In dieser schwierigen Situation muss man von einem Bundeskanzler erwarten können, dass er sich wie ein Staatsmann verhält. Stattdessen hat Sebastian Kurz bereits in seinem ersten Statement vor der Presse schmutzige Gerüchte zum Entstehen des „Ibiza-Videos“ verbreitet, um die SPÖ anzupatzen.

In keiner Phase dieser Regierungskrise hat Sebastian Kurz die Opposition tatsächlich eingebunden. Es wurden lediglich Scheingespräche und Alibi-Verhandlungen geführt. Sebastian Kurz missbrauchte jeden öffentlichen Auftritt für Wahlkampfreden, während der Bundespräsident versucht hat, mit ruhiger Hand durch diese Krise zu führen. Kurz hat den Ernst der Lage offenbar bis zum Schluss nicht begriffen, sonst hätte er umgehend vertrauensbildende Maßnahmen gesetzt und die Oppositionsparteien bei seinen Schritten eingebunden.

Jenen Persönlichkeiten, die zuletzt anstelle der freiheitlichen Regierungsmitglieder neu in die Regierung gekommen sind, wurden von der Kurz-ÖVP umgehend politische Fesseln angelegt. Die ÖVP hatte bereits vorsorglich die Kabinettschefs und Pressesprecher in den jeweiligen Ministerien installiert. In anderen Worten: Sebastian Kurz hat eine ÖVP-Alleinregierung eingesetzt, deren einziger Zweck es gewesen wäre, ihn im Wahlkampf zu unterstützen. Eine Situation, bei der eine Partei mit weniger als einem Drittel der Stimmen die gesamte Macht im Staat beansprucht, ist demokratiepolitisch untragbar.

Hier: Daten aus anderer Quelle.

This design comes from an exercise in tuning for small area, a short achievable clock period and few clock cycles on the open sky130 flow, not from production work.
The RTL was checked by simulation tests, not by an equivalence proof against the original design.

==> v1: inputs <==
## ctr_drbg
module ctr_drbg (
  input              clk,
  input              rst,
  input              cmd_valid,
  output             cmd_ready,
  input       [31:0] cmd_data,
  input              cmd_last,
  output             rsp_valid,
  input              rsp_ready,
  output      [2:0]  rsp_status,
  output      [31:0] rsp_data,
  output             rsp_last,
  output             cph_req_valid,
  input              cph_req_ready,
  output             cph_req_op,
  output [127:0]     cph_req_key,
  output [127:0]     cph_req_blk,
  input              cph_rsp_valid,
  input              cph_rsp_err,
  input  [127:0]     cph_rsp_data
);
  localparam [127:0] DFC = 128'h000102030405060708090A0B0C0D0E0F;
  localparam [127:0] IV1 = {32'd1, 96'd0};
  localparam [2:0] ST_OK = 3'd0, ST_INVLEN = 3'd1, ST_RESEED = 3'd2, ST_CIPHER = 3'd3,
                   ST_INVSTATE = 3'd4, ST_ILLEGAL = 3'd5;
  localparam [1:0] L_EMPTY = 2'd0, L_LIVE = 2'd1, L_DESTROYED = 2'd2;
  localparam [2:0] F_HDR = 3'd0, F_LEN = 3'd1, F_DATA = 3'd2, F_DRAIN = 3'd3, F_DONE = 3'd4;
  localparam [4:0] X_IDLE = 5'd0,  X_I0 = 5'd1,  X_I1 = 5'd2,  X_I2 = 5'd3,  X_I3 = 5'd4,
                   X_IW   = 5'd5,  X_D0 = 5'd6,  X_D1 = 5'd7,  X_D2 = 5'd8,  X_D3 = 5'd9,
  ...
Settings: LEC_CHECK=0, CAP_MARGIN=30, CORE_MARGIN=2, CORE_UTILIZATION=40, SETUP_SLACK_MARGIN=5, SLEW_MARGIN=40; clock period 10.0 ns.
run.sh (not shown) runs the stock make flow with config.mk's settings and CLKGATE_MAP_FILE= SYNTH_SCRIPT=/design/flow/synth_recipe.tcl, a recipe that flattens the netlist after the stock synthesis.
==> v28 (differences from v1) <==
--- a/flow/design.v
+++ b/flow/design.v
@@ -54,12 +54,14 @@
   reg          req_bad, addl_bad, bad, nk, lastlen, chk_pend, pst_v;
   reg  [2:0]   pst;
   reg          cmd_rdy;
   reg  [127:0] pb;
   reg  [1:0]   widx;
   reg          dfi, blk_rdy, fin, pad_pend, pbres, xab;
+  reg          sk_v;                     
+  reg  [31:0]  sk_d;
   reg  [4:0]   xst;
   reg  [127:0] kreg, cv0, cv1, t1r, t2r;
   reg          kv, zv, c0v, c1v, t1v, spend, p1done, xdec;
   reg  [2:0]   gk, pk, x_n;
   reg          fx;                       
   reg  [3:0]   x_op;
@@ -199,13 +201,14 @@
   reg  [33:0]  lsum_n;
   reg  [5:0]   req_m1_n;
   reg          req_bad_n, addl_bad_n, bad_n, nk_n, lastlen_n, chk_pend_n, pst_v_n;
   reg  [2:0]   pst_n;
   reg  [127:0] pb_n;
   reg  [1:0]   widx_n;
-  reg          dfi_n, blk_rdy_n, fin_n, pad_pend_n, pbres_n, xab_n;
+  reg          dfi_n, blk_rdy_n, fin_n, pad_pend_n, pbres_n, xab_n, sk_v_n;
+  reg  [31:0]  sk_d_n;
   reg  [4:0]   xst_n, xse;
   reg  [127:0] kreg_n, cv0_n, cv1_n, t1r_n, t2r_n;
   reg          kv_n, zv_n, c0v_n, c1v_n, t1v_n, spend_n, p1done_n, xdec_n;
   reg  [2:0]   gk_n, pk_n, x_n_n;
   reg          fx_n, x_ai_n, x_nk_n, x_pstv_n, x_bad_n, x_fdone_n, blkdone_n;
   reg  [3:0]   x_op_n;
@@ -292,13 +295,13 @@
   always @(*) begin
     fst_n = fst; h_op_n = h_op; h_ai_n = h_ai; h_ok_n = h_ok; hnew_n = hnew;
     h_sidx_n = h_sidx; lcnt_n = lcnt; lsum_n = lsum; req_m1_n = req_m1;
     req_bad_n = req_bad; addl_bad_n = addl_bad; bad_n = bad; nk_n = nk; lastlen_n = lastlen;
     chk_pend_n = chk_pend; pst_v_n = pst_v; pst_n = pst;
     pb_n = pb; widx_n = widx; dfi_n = dfi; blk_rdy_n = blk_rdy; fin_n = fin;
-    pad_pend_n = pad_pend; pbres_n = pbres; xab_n = xab;
+    pad_pend_n = pad_pend; pbres_n = pbres; xab_n = xab; sk_v_n = sk_v; sk_d_n = sk_d;
     xst_n = xst; kreg_n = kreg; cv0_n = cv0; cv1_n = cv1; t1r_n = t1r; t2r_n = t2r;
     kv_n = kv; zv_n = zv; c0v_n = c0v; c1v_n = c1v; t1v_n = t1v; spend_n = spend;
     p1done_n = p1done; xdec_n = xdec; gk_n = gk; pk_n = pk; x_n_n = x_n;
     fx_n = fx; x_op_n = x_op; x_ai_n = x_ai; x_nk_n = x_nk; x_pstv_n = x_pstv; x_bad_n = x_bad;
     x_fdone_n = x_fdone; x_sidx_n = x_sidx; x_req_n = x_req; x_pst_n = x_pst; blkdone_n = blkdone;
     cerr_n = cerr; e3_n = e3; e4_n = e4;
@@ -355,13 +358,17 @@
       if (lastlen && lsum == 34'd0) begin
         pb_n[63:32] = 32'h80000000;
         blk_rdy_n   = 1'b1;
         fin_n       = 1'b1;
       end
     end
-    if (cmd_fire && fst == F_DATA && dfon && lsum != 34'd0) begin
+    if (cmd_fire && fst == F_DATA && dfon && lsum != 34'd0 && blk_rdy) begin
+      sk_v_n = 1'b1;
+      sk_d_n = cmd_data;
+    end
+    if (cmd_fire && fst == F_DATA && dfon && lsum != 34'd0 && !blk_rdy) begin
       case (dfi ? 2'd2 : widx)
         2'd0: pb_n[127:96] = dword;
         2'd1: pb_n[95:64]  = dword;
         2'd2: pb_n[63:32]  = dword;
         default: pb_n[31:0] = dword;
       endcase
@@ -397,12 +404,13 @@
         pst_v_n    = 1'b0;
         dfi_n      = 1'b0;
         widx_n     = 2'd0;
         blk_rdy_n  = 1'b0;
         fin_n      = 1'b0;
         pad_pend_n = 1'b0;
+        sk_v_n     = 1'b0;
         xab_n      = 1'b0;
         if (!c_known || c_nlw0) begin
           if (c_known && !cmd_last) bad_n = 1'b1;
           chk_pend_n = 1'b1;
           fst_n      = cmd_last ? F_DONE : F_DRAIN;
         end else if (cmd_last) begin
@@ -589,17 +597,18 @@
         c0v_n = 1'b0;
         if (fin) kv_n = 1'b0;
         xst_n = X_BK1;
       end
       X_BK1: if (ld) begin
         c1v_n      = 1'b0;
-        pb_n       = pad_pend ? {32'h80000000, 96'd0} : 128'd0;
-        widx_n     = pad_pend ? 2'd1 : 2'd0;
+        pb_n       = pad_pend ? {32'h80000000, 96'd0} : sk_v_n ? {sk_d_n, 96'd0} : 128'd0;
+        widx_n     = (pad_pend || sk_v_n) ? 2'd1 : 2'd0;
         blk_rdy_n  = pad_pend;
         fin_n      = pad_pend;
         pad_pend_n = 1'b0;
+        sk_v_n     = 1'b0;
         if (fin) blkdone_n = 1'b1;
         xst_n      = fin ? X_K : X_BK0;
       end
       X_K:  if (ld) begin kv_n = 1'b0; xst_n = X_X1; end
       X_X1: if (ld) begin c1v_n = 1'b0; xst_n = X_X2; end
       X_X2: if (ld) xst_n = X_KS;
@@ -716,36 +725,54 @@
       r_act_n = 1'b1;
       rgen_n  = dgen;
       rstat_n = dstat;
       rbeat_n = 4'd0;
       nbeat_n = dgen ? xw_req[5:2] : 4'd0;
       rlb_n   = xw_req[1:0];
+      if ((!o_v || rsp_ready) && (!dgen || ov0)) begin
+        o_v_n   = 1'b1;
+        o_s_n   = dstat;
+        o_l_n   = (nbeat_n == 4'd0);
+        o_d_n   = !dgen ? 32'd0 :
+                  (nbeat_n != 4'd0) ? cv0[127:96] :
+                  (xw_req[1:0] == 2'd0) ? {cv0[127:120], 24'd0} :
+                  (xw_req[1:0] == 2'd1) ? {cv0[127:112], 16'd0} :
+                  (xw_req[1:0] == 2'd2) ? {cv0[127:104], 8'd0} : cv0[127:96];
+        rbeat_n = 4'd1;
+        if (nbeat_n == 4'd0) begin
+          r_act_n = 1'b0;
+          if (dgen) begin ov0_n = 1'b0; occ0_n = 1'b0; end
+        end
+      end
     end
     if (fx_n) begin
       x_op_n = h_op_n; x_ai_n = h_ai_n; x_sidx_n = h_sidx_n; x_req_n = req_m1_n; x_nk_n = nk_n;
       x_pstv_n = pst_v_n; x_pst_n = pst_n; x_bad_n = bad_n; x_fdone_n = (fst_n == F_DONE || fst_n == F_HDR);
     end
     xstart_nx = (xst_n == X_IDLE) && hnew_n;
     st_nx     = xstart_nx ? first_state(h_op_n, h_ai_n) : xst_n;
     req_nx    = xstart_nx ? req_m1_n : x_req_n;
     sel_nx    = selfn(st_nx, kv_n, zv_n, c0v_n, c1v_n, gk_n, pk_n, x_n_n,
                       {1'b0, req_nx[5:4]} + 3'd2);
     cmd_rdy_n = (fst_n == F_HDR) || (fst_n == F_LEN) || (fst_n == F_DRAIN) ||
-                (fst_n == F_DATA && !(df_op && !xab_n &&
-                                      (blk_rdy_n || pbres_n || !(fx_n || xst_n == X_IDLE))));
+                (fst_n == F_DATA && (!(df_op && !xab_n) ||
+                                     (!pbres_n && (fx_n || xst_n == X_IDLE) &&
+                                      (!blk_rdy_n || (!sk_v_n && !pad_pend_n &&
+                                                      (lsum_n[33:3] != 31'd0) &&
+                                                      !(lsum_n[33:2] == 32'd1 && lsum_n[1:0] == 2'd0))))));
   end
   always @(posedge clk) begin
     rk0 <= rk1; rk1 <= rk2; rk2 <= rk3;
     rv0 <= rv1; rv1 <= rv2; rv2 <= rv3;
     rk3 <= (rw && cwk) ? (czero ? 128'd0 : t1r) : rk0;
     rv3 <= (rw && cwv) ? (czero ? 128'd0 : t2r) : rv0;
     h_op <= h_op_n; h_ai <= h_ai_n; h_ok <= h_ok_n; h_sidx <= h_sidx_n; lcnt <= lcnt_n;
     lsum <= lsum_n; req_m1 <= req_m1_n; req_bad <= req_bad_n; addl_bad <= addl_bad_n;
     bad <= bad_n; nk <= nk_n; lastlen <= lastlen_n; pst <= pst_n;
     pb <= pb_n; widx <= widx_n; dfi <= dfi_n; blk_rdy <= blk_rdy_n; fin <= fin_n;
-    pad_pend <= pad_pend_n; xab <= xab_n;
+    pad_pend <= pad_pend_n; xab <= xab_n; sk_v <= sk_v_n; sk_d <= sk_d_n;
     kreg <= kreg_n; cv0 <= cv0_n; cv1 <= cv1_n; t1r <= t1r_n; t2r <= t2r_n;
     kv <= kv_n; zv <= zv_n; c0v <= c0v_n; c1v <= c1v_n; t1v <= t1v_n; spend <= spend_n;
     p1done <= p1done_n; xdec <= xdec_n; gk <= gk_n; pk <= pk_n; x_n <= x_n_n;
     x_op <= x_op_n; x_ai <= x_ai_n; x_nk <= x_nk_n; x_pstv <= x_pstv_n; x_bad <= x_bad_n;
     x_fdone <= x_fdone_n; x_sidx <= x_sidx_n; x_req <= x_req_n; x_pst <= x_pst_n;
     blkdone <= blkdone_n;
==> flow/config.mk (replaced) <==
export PLATFORM = sky130hd
export DESIGN_NAME = ctr_drbg
export DESIGN_NICKNAME = ctr_drbg
export VERILOG_FILES = /design/flow/design.v
export SDC_FILE = /design/flow/constraint.sdc
export NUM_CORES = 4
export LEC_CHECK = 0
export CAP_MARGIN = 30
export CORE_MARGIN = 2
export CORE_UTILIZATION = 55
export SETUP_SLACK_MARGIN = 5
export SLEW_MARGIN = 40
==> run summary <==
item                                                                            v28                 v1
Share of the clock period used by the worst path                              0.516              0.499
Wire per inst                                                               33.7 um            30.4 um
Logic depth of the worst setup path including buffers                            19                 16
CTS clk-pin slew, worst paths                                               0.07 ns            0.06 ns
Cell Area, Synth                                                       107,000 um^2       105,000 um^2
Startpoint of the worst setup timing path                           s_ab[0]$_DFF_P_  xst[4]$_SDFF_PP0_
Detailed Routing Iterations Pass 1                                                9                  7
Multi-input combinational cell count                                          7,650              7,276
Number of nets in the layout                                                 11,600             11,100
Worst hold path startpoint                                         rv3[102]$_DFF_P_    rk2[23]$_DFF_P_
Headroom to the max-slew limit                                                0.304              0.325
Worst-case setup margin in the final layout                                 4.84 ns            5.01 ns
Fill cells                                                                   15,600             23,900
Fraction of post-synthesis cell area in the top cell type by area             0.284              0.271
Fin area                                                               127,000 um^2       125,000 um^2
Number of instances in the placed design                                     13,500             14,000
Result of the run                                                    finished clean     finished clean
Sequential portion of the cell area                                           0.436              0.440
DP HPWL                                                                  316,000 um         292,000 um
Testbench counts of v1, summed over its fixed seeds: cycles 13,848.
Testbench counts of v28, summed over its fixed seeds: cycles 13,520.

[separate check: timing with driven ports]
In the flow no input, the clock included, has a driving cell. The finished layouts below were timed again as built, in two steps.
Step 1: set_driving_cell puts a clkbuf_16 on clk and a buf_2 on each other input, an assumption about the parent block.
Step 2 moves the port delays by t, midway between the first and last clock arrival at a register: inputs arrive t later, outputs are due t later. That takes back most of the time a late clock gives input paths.
Three values: ideal, step 1, step 2; two values: the first two.
run	t, ns	slack for setup (ns)	slew at the worst register clock pin (ns)	worst data-port slew with drivers (ns)
v1	1.002	5.010 / 5.010 / 4.085	0.07 / 0.07	0.22
v28	0.990	4.842 / 4.842 / 3.964	0.07 / 0.07	0.18
After both steps setup and hold are still met in every run listed. The setup slack of v1, which loses most, moves by 0.000 ns with the drivers and by -0.925 ns with both steps.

Staatsverantwortung und Stabilität

In dieser schwierigen Situation brauchte es daher aus staatspolitischer Verantwortung eine reine ExpertInnenregierung und kein Wahlkampfkabinett unter der Führung des gescheiterten Kanzlers Kurz.
Daher haben die Abgeordneten der SPÖ am 27. Mai 2019 im Nationalrat beschlossen, Sebastian Kurz und seiner Wahlkampfregierung das Vertrauen zu entziehen. Die klare Mehrheit aller Abgeordneten hat sich diesem Antrag der SPÖ angeschlossen.

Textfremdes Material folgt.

This is an optimization exercise on Yosys and OpenROAD, whose aim is small area, not a production implementation.
Function was checked by simulation only, so behaviour that the tests miss may differ from the original.
Power and IR drop assume default switching activity.

==> design/flow/design.v <==
module reefmon_bus #(
    parameter NUM_CHANNELS = 8,
    parameter MAX_PAYLOAD  = 32,
    parameter [7:0] OP_SETCHANNELS           = 8'hA0,
    parameter [7:0] OP_GET_TEMP              = 8'hA1,
    parameter [7:0] OP_GET_AIR_TEMP_HUMIDITY = 8'hA2,
    parameter [7:0] OP_GET_DEPTH             = 8'hA3
) (
    input  wire                      clk,
    input  wire                      rst,
    input  wire                      ev_valid,
    input  wire [2:0]                ev_type,
    input  wire [7:0]                ev_data,
    output reg                       rd_valid,
    output reg  [7:0]                rd_data,
    input  wire                      clr_err,
    input  wire                      en_we,
    input  wire                      en_val,
    input  wire                      pub_valid,
    input  wire [15:0]               pub_raw,
    input  wire [15:0]               pub_hum_t,
    input  wire [15:0]               pub_hum_h,
    input  wire [15:0]               pub_depth,
    output reg                       error,
    output wire [8*NUM_CHANNELS-1:0] channels
);
    localparam RX_CAP = MAX_PAYLOAD + 3;
    localparam SET_L  = 1 + NUM_CHANNELS;
    localparam EV_WR = 3'd0, EV_RX = 3'd1, EV_WC = 3'd2, EV_RD = 3'd3, EV_SP = 3'd4;
    localparam S_IDLE = 2'd0, S_WRITE = 2'd1, S_READ = 2'd2, S_WRITEREAD = 2'd3;
    function [7:0] pec_step(input [7:0] s, input [7:0] b);
        integer i;
        reg [7:0] c;
        begin
            c = s ^ b;
            for (i = 0; i < 8; i = i + 1)
                c = c[7] ? ((c << 1) ^ 8'h07) : (c << 1);
            pec_step = c;
        end
    endfunction
    reg [1:0]  state;
    reg [7:0]  rx_buf [0:RX_CAP-1];
    reg [5:0]  rx_count;
    reg [7:0]  tx_buf [0:4];
    reg [2:0]  tx_len;
    reg [2:0]  tx_count;
    reg        enable;
    reg [15:0] snap_raw, snap_hum_t, snap_hum_h, snap_depth;
    reg [7:0]  chan [0:NUM_CHANNELS-1];
    genvar g;
    generate
        for (g = 0; g < NUM_CHANNELS; g = g + 1) begin : g_chan
            assign channels[8*g +: 8] = chan[g];
        end
    endgenerate
    wire [7:0] op      = rx_buf[0];
    wire       is_set  = (op == OP_SETCHANNELS);
    wire       is_temp = (op == OP_GET_TEMP);
    wire       is_air  = (op == OP_GET_AIR_TEMP_HUMIDITY);
    wire       is_dep  = (op == OP_GET_DEPTH);
    wire       is_get  = is_temp | is_air | is_dep;
    reg [7:0] pec_get, pec_set;
    integer k;
    always @* begin
        pec_get = pec_step(8'hFF, rx_buf[0]);
        pec_set = 8'hFF;
        for (k = 0; k < SET_L; k = k + 1)
            pec_set = pec_step(pec_set, rx_buf[k]);
    end
    wire set_long  = is_set && (rx_count == SET_L + 1);
    wire set_ok    = set_long && (rx_buf[SET_L] == pec_set);
    wire get_short = is_get && (rx_count == 1);
    wire get_long  = is_get && (rx_count == 2);
    wire get_ok    = get_short || (get_long && (rx_buf[1] == pec_get));
    reg [7:0] resp [0:3];
    reg [2:0] resp_len;
    reg [7:0] resp_pec2, resp_pec4;
    always @* begin
        if (is_air) begin
            resp[0] = snap_hum_t[15:8]; resp[1] = snap_hum_t[7:0];
            resp[2] = snap_hum_h[15:8]; resp[3] = snap_hum_h[7:0];
            resp_len = 3'd5;
        end else if (is_dep) begin
            resp[0] = snap_depth[15:8]; resp[1] = snap_depth[7:0];
            resp[2] = 8'h00;            resp[3] = 8'h00;
            resp_len = 3'd3;
        end else begin
            resp[0] = snap_raw[15:8];   resp[1] = snap_raw[7:0];
            resp[2] = 8'h00;            resp[3] = 8'h00;
            resp_len = 3'd3;
        end
        resp_pec2 = pec_step(pec_step(8'hFF, resp[0]), resp[1]);
        resp_pec4 = pec_step(pec_step(resp_pec2, resp[2]), resp[3]);
    end
    wire ev_wr = ev_valid && (ev_type == EV_WR);
    wire ev_rx = ev_valid && (ev_type == EV_RX);
    wire ev_wc = ev_valid && (ev_type == EV_WC);
    wire ev_rd = ev_valid && (ev_type == EV_RD);
    wire ev_sp = ev_valid && (ev_type == EV_SP);
    wire rx_store    = ev_rx && (state == S_WRITE) && (rx_count < RX_CAP);
    wire rx_overflow = ev_rx && (state == S_WRITE) && (rx_count == RX_CAP);
    wire wc_active   = ev_wc && (state == S_WRITE);
    wire wc_set      = wc_active && set_ok;
    wire wc_get      = wc_active && get_ok;
    wire wc_fail     = wc_active && !set_ok && !get_ok;
    wire rd_ok       = ev_rd && (state == S_READ) && (tx_count < tx_len);
    wire rd_fail     = ev_rd && !rd_ok;
    wire fail        = rx_overflow || wc_fail || rd_fail;
    integer i;
    always @(posedge clk) begin
        if (rst) begin
            state      <= S_IDLE;
            rx_count   <= 6'd0;
            tx_len     <= 3'd0;
            tx_count   <= 3'd0;
            enable     <= 1'b1;
            error      <= 1'b0;
            rd_valid   <= 1'b0;
            rd_data    <= 8'h00;
            snap_raw   <= 16'h0000;
            snap_hum_t <= 16'h0000;
            snap_hum_h <= 16'h0000;
            snap_depth <= 16'h0000;
            for (i = 0; i < NUM_CHANNELS; i = i + 1)
                chan[i] <= 8'h00;
        end else begin
            rd_valid <= ev_rd;
            if (ev_wr && enable && (state == S_IDLE || state == S_WRITEREAD)) begin
                state    <= S_WRITE;
                rx_count <= 6'd0;
            end
            if (rx_store) begin
                rx_buf[rx_count] <= ev_data;
                rx_count         <= rx_count + 6'd1;
            end
            if (wc_set) begin
                for (i = 0; i < NUM_CHANNELS; i = i + 1)
                    chan[i] <= rx_buf[1 + i];
                state <= S_IDLE;
            end
            if (wc_get) begin
                tx_buf[0] <= resp[0];
                tx_buf[1] <= resp[1];
                tx_buf[2] <= is_air ? resp[2] : resp_pec2;
                tx_buf[3] <= resp[3];
                tx_buf[4] <= resp_pec4;
                tx_len    <= resp_len;
                tx_count  <= 3'd0;
                state     <= S_READ;
            end
            if (rd_ok) begin
                rd_data  <= tx_buf[tx_count];
                tx_count <= tx_count + 3'd1;
            end else if (ev_rd) begin
                rd_data  <= 8'hFF;
            end
            if (fail || ev_sp)
                state <= S_IDLE;
            if (fail)
                error <= 1'b1;
            else if (clr_err)
                error <= 1'b0;
            if (en_we)
                enable <= en_val;
            if (pub_valid) begin
                snap_raw   <= pub_raw;
                snap_hum_t <= pub_hum_t;
                snap_hum_h <= pub_hum_h;
                snap_depth <= pub_depth;
            end
        end
    end
endmodule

Unsere demokratischen Institutionen sind auf Basis unserer Verfassung ein starker Rahmen für diese Situation. Dieser Schritt der SPÖ-Abgeordneten war notwendig, um die anhaltende Regierungskrise nachhaltig zu lösen. Die österreichische Regierung durfte nicht zum Spielball der Machtphantasien einer einzelnen Person verkommen.
Daher braucht es eine echte Übergangsregierung mit ExpertInnen, die uns in den kommenden Monaten jene Stabilität gibt, die unsere Republik benötigt. Diese Übergangsregierung wurde am 3. Juni 2019 angelobt.

Mit vollem Einsatz!

Jetzt beginnt der Wahlkampf. Gemeinsam werden wir uns für einen sozialen Neustart in Österreich einsetzen. Wir sozialdemokratische GewerkschafterInnen stehen für einen starken Sozialstaat, ein funktionierendes Gesundheitssystem, mehr Steuergerechtigkeit und eine fortschrittliche Gesellschaft. Wir sagen „Nein“ zu käuflicher Politik und wollen VerantwortungsträgerInnen, die ausschließlich der Bevölkerung verpflichtet sind und nicht internationalen Konzernen oder reichen Einzelpersonen.

Gemeinsam können wir es schaffen: Wir haben als FSG bei der Arbeiterkammerwahl bewiesen, dass wir gewinnen können – wir werden auch bei der kommenden Nationalratswahl mit vollem Einsatz kämpfen!